◆ **WHAT THE TASK REQUIRES**
For the material below, please count the lines containing "kind". Reply with the count alone.

◆ **DATA FOR REVIEW**
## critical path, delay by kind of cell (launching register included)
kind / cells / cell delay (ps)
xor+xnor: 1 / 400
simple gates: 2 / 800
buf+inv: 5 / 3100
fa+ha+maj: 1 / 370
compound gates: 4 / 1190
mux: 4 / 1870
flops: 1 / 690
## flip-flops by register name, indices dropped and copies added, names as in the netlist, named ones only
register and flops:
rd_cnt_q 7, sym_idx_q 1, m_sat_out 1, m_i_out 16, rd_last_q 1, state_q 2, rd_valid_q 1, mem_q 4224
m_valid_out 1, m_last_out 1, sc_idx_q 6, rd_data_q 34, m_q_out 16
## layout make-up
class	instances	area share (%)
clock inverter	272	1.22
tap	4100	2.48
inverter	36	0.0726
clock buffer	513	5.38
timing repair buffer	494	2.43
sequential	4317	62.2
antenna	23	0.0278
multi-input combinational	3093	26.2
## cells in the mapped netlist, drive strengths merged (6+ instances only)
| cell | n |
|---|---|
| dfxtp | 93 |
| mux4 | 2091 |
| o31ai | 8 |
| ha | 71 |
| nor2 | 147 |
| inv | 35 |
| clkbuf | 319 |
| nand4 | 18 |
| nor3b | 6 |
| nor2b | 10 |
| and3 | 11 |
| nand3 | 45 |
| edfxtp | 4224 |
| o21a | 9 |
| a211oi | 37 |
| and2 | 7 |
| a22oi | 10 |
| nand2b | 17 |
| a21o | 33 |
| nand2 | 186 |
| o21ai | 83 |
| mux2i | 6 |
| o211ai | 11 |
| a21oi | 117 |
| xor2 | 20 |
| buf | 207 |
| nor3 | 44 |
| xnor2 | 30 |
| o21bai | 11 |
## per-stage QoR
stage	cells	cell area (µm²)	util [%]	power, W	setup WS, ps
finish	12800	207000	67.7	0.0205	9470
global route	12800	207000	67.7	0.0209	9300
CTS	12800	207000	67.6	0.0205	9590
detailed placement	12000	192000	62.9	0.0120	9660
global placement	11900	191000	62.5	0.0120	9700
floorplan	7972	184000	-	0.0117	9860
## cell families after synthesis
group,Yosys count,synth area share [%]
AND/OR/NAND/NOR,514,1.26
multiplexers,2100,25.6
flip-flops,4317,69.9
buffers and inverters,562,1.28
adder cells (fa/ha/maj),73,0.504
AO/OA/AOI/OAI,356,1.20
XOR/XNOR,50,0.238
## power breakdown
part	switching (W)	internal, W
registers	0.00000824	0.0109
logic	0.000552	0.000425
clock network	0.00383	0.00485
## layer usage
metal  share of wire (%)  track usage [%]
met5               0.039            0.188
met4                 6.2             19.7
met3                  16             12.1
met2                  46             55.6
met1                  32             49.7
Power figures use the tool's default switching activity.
[config.mk]
export PLATFORM = sky130hd
export DESIGN_NAME = rr_burst_scheduler
export DESIGN_NICKNAME = d
export VERILOG_FILES = /design/src/rtl/rr_burst_scheduler.sv
export SDC_FILE = /design/constraint.sdc
export NUM_CORES = 1
export LEC_CHECK = 0
export ABC_AREA = 1
export CORE_MARGIN = 2
export CORE_UTILIZATION = 51
export CTS_CLUSTER_DIAMETER = 60
export DETAILED_ROUTE_END_ITERATION = 7
export PLACE_DENSITY = 0.87
export RECOVER_POWER = 100
export SLEW_MARGIN = 10
export SYNTH_ARGS = -nofsm -noshare
export SYNTH_HDL_FRONTEND = slang
export SYNTH_SLANG_ARGS = --single-unit
[constraint.sdc]
create_clock -name clk -period 2.85 [get_ports clk]
set_clock_uncertainty 0.2 [all_clocks]
set_input_delay 0.855 -clock clk [delete_from_list [all_inputs] [get_ports clk]]
set_output_delay 0.855 -clock clk [all_outputs]
set_load 0.05 [all_outputs]
$ cat src/rtl/ps2_mouse_rx_pkg.sv
// rtl/ps2_mouse_rx_pkg.sv - shared types, status bit indices and clamp helper for the PS/2 mouse receiver
package ps2_mouse_pkg;

    typedef enum logic [1:0] {
        IDLE   = 2'd0,
        DATA   = 2'd1,
        PARITY = 2'd2,
        STOP   = 2'd3
    } byte_state_e;

    localparam int LEFT   = 0;
    localparam int RIGHT  = 1;
    localparam int MIDDLE = 2;
    localparam int SYNC   = 3;
    localparam int XSIGN  = 4;
    localparam int YSIGN  = 5;
    localparam int XOVF   = 6;
    localparam int YOVF   = 7;

    localparam int DEF_X_RES = 800;
    localparam int DEF_Y_RES = 600;

    // Saturate a signed candidate coordinate into 0..lim-1.
    function automatic logic [11:0] clamp_pos(input logic signed [13:0] v, input int lim);
        int vi;
        vi = int'(v);
        if (vi < 0) begin
            vi = 0;
        end else if (vi > lim - 1) begin
            vi = lim - 1;
        end
        return 12'(vi);
    endfunction

endpackage

$ cat src/rtl/ps2_mouse_rx_if.sv
// rtl/ps2_mouse_rx_if.sv - mouse position/button bus; PS2_MOUSE_EXTRA_BUTTONS_EN adds right/middle buttons
interface ps2_mouse_rx_if;
    logic [11:0] mouse_xpos;
    logic [11:0] mouse_ypos;
    logic        mouse_left;
    logic        packet_valid;
`ifdef PS2_MOUSE_EXTRA_BUTTONS_EN
    logic        mouse_right;
    logic        mouse_middle;

    modport master (output mouse_xpos, output mouse_ypos, output mouse_left,
                    output packet_valid, output mouse_right, output mouse_middle);
    modport slave  (input mouse_xpos, input mouse_ypos, input mouse_left,
                    input packet_valid, input mouse_right, input mouse_middle);
`else
    modport master (output mouse_xpos, output mouse_ypos, output mouse_left,
                    output packet_valid);
    modport slave  (input mouse_xpos, input mouse_ypos, input mouse_left,
                    input packet_valid);
`endif
endinterface

$ cat src/rtl/ps2_rx_byte.sv
// rtl/ps2_rx_byte.sv - PS/2 line synchroniser, clock glitch filter, byte framing FSM and frame timeout
module ps2_rx_byte
    import ps2_mouse_pkg::*;
#(
    parameter int FILTER_LEN     = 8,
    parameter int TIMEOUT_CYCLES = 40000
) (
    input  logic       clk,
    input  logic       rst_n,
    input  logic       ps2_clk_i,
    input  logic       ps2_data_i,
    output logic [7:0] byte_o,
    output logic       byte_valid_o,
    output logic       byte_error_o
);

    localparam int FW = $clog2(FILTER_LEN + 1);
    localparam int TW = $clog2(TIMEOUT_CYCLES + 1);

    logic [1:0]    clk_sync_q;
    logic [1:0]    data_sync_q;
    logic          clk_s;
    logic          data_s;
    logic [FW-1:0] filt_cnt_q;
    logic          filt_q;
    logic          fall;

    byte_state_e   state_q;
    logic [2:0]    bit_cnt_q;
    logic [7:0]    shift_q;
    logic          parity_q;
    logic [TW-1:0] tmo_q;
    logic [7:0]    byte_q;
    logic          byte_valid_q;
    logic          byte_error_q;

    assign clk_s  = clk_sync_q[1];
    assign data_s = data_sync_q[1];

    // Two-flop synchronisers for both asynchronous PS/2 lines, idling high.
    always_ff @(posedge clk or negedge rst_n) begin
        if (!rst_n) begin
            clk_sync_q  <= 2'b11;
            data_sync_q <= 2'b11;
        end else begin
            clk_sync_q  <= {clk_sync_q[0], ps2_clk_i};
            data_sync_q <= {data_sync_q[0], ps2_data_i};
        end
    end

    // Falling edge is the cycle the filter commits a high-to-low change.
    always_comb begin
        fall = filt_q && !clk_s && (filt_cnt_q == FW'(FILTER_LEN - 1));
    end

    // Filtered clock flips only after FILTER_LEN consecutive differing samples.
    always_ff @(posedge clk or negedge rst_n) begin
        if (!rst_n) begin
            filt_q     <= 1'b1;
            filt_cnt_q <= '0;
        end else if (clk_s == filt_q) begin
            filt_cnt_q <= '0;
        end else if (filt_cnt_q == FW'(FILTER_LEN - 1)) begin
            filt_q     <= clk_s;
            filt_cnt_q <= '0;
        end else begin
            filt_cnt_q <= filt_cnt_q + 1'b1;
        end
    end

    // Frame FSM: start, 8 data LSB first, odd parity, stop; abandons stalled frames.
    always_ff @(posedge clk or negedge rst_n) begin
        if (!rst_n) begin
            state_q      <= IDLE;
            bit_cnt_q    <= '0;
            shift_q      <= '0;
            parity_q     <= 1'b0;
            tmo_q        <= '0;
            byte_q       <= '0;
            byte_valid_q <= 1'b0;
            byte_error_q <= 1'b0;
        end else begin
            byte_valid_q <= 1'b0;
            byte_error_q <= 1'b0;
            if (fall) begin
                tmo_q <= '0;
            end else if (state_q != IDLE) begin
                tmo_q <= tmo_q + 1'b1;
            end
            case (state_q)
                IDLE: begin
                    if (fall && !data_s) begin
                        state_q   <= DATA;
                        bit_cnt_q <= '0;
                    end
                end
                DATA: begin
                    if (fall) begin
                        shift_q   <= {data_s, shift_q[7:1]};
                        bit_cnt_q <= bit_cnt_q + 1'b1;
                        if (bit_cnt_q == 3'd7) begin
                            state_q <= PARITY;
                        end
                    end
                end
                PARITY: begin
                    if (fall) begin
                        parity_q <= data_s;
                        state_q  <= STOP;
                    end
                end
                STOP: begin
                    if (fall) begin
                        state_q <= IDLE;
                        if (data_s && (^{shift_q, parity_q})) begin
                            byte_q       <= shift_q;
                            byte_valid_q <= 1'b1;
                        end else begin
                            byte_error_q <= 1'b1;
                        end
                    end
                end
                default: state_q <= IDLE;
            endcase
            if ((state_q != IDLE) && !fall && (tmo_q == TW'(TIMEOUT_CYCLES - 1))) begin
                state_q      <= IDLE;
                tmo_q        <= '0;
                byte_error_q <= 1'b1;
            end
        end
    end

    assign byte_o       = byte_q;
    assign byte_valid_o = byte_valid_q;
    assign byte_error_o = byte_error_q;

endmodule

◆ **WRITTEN REPLY**
2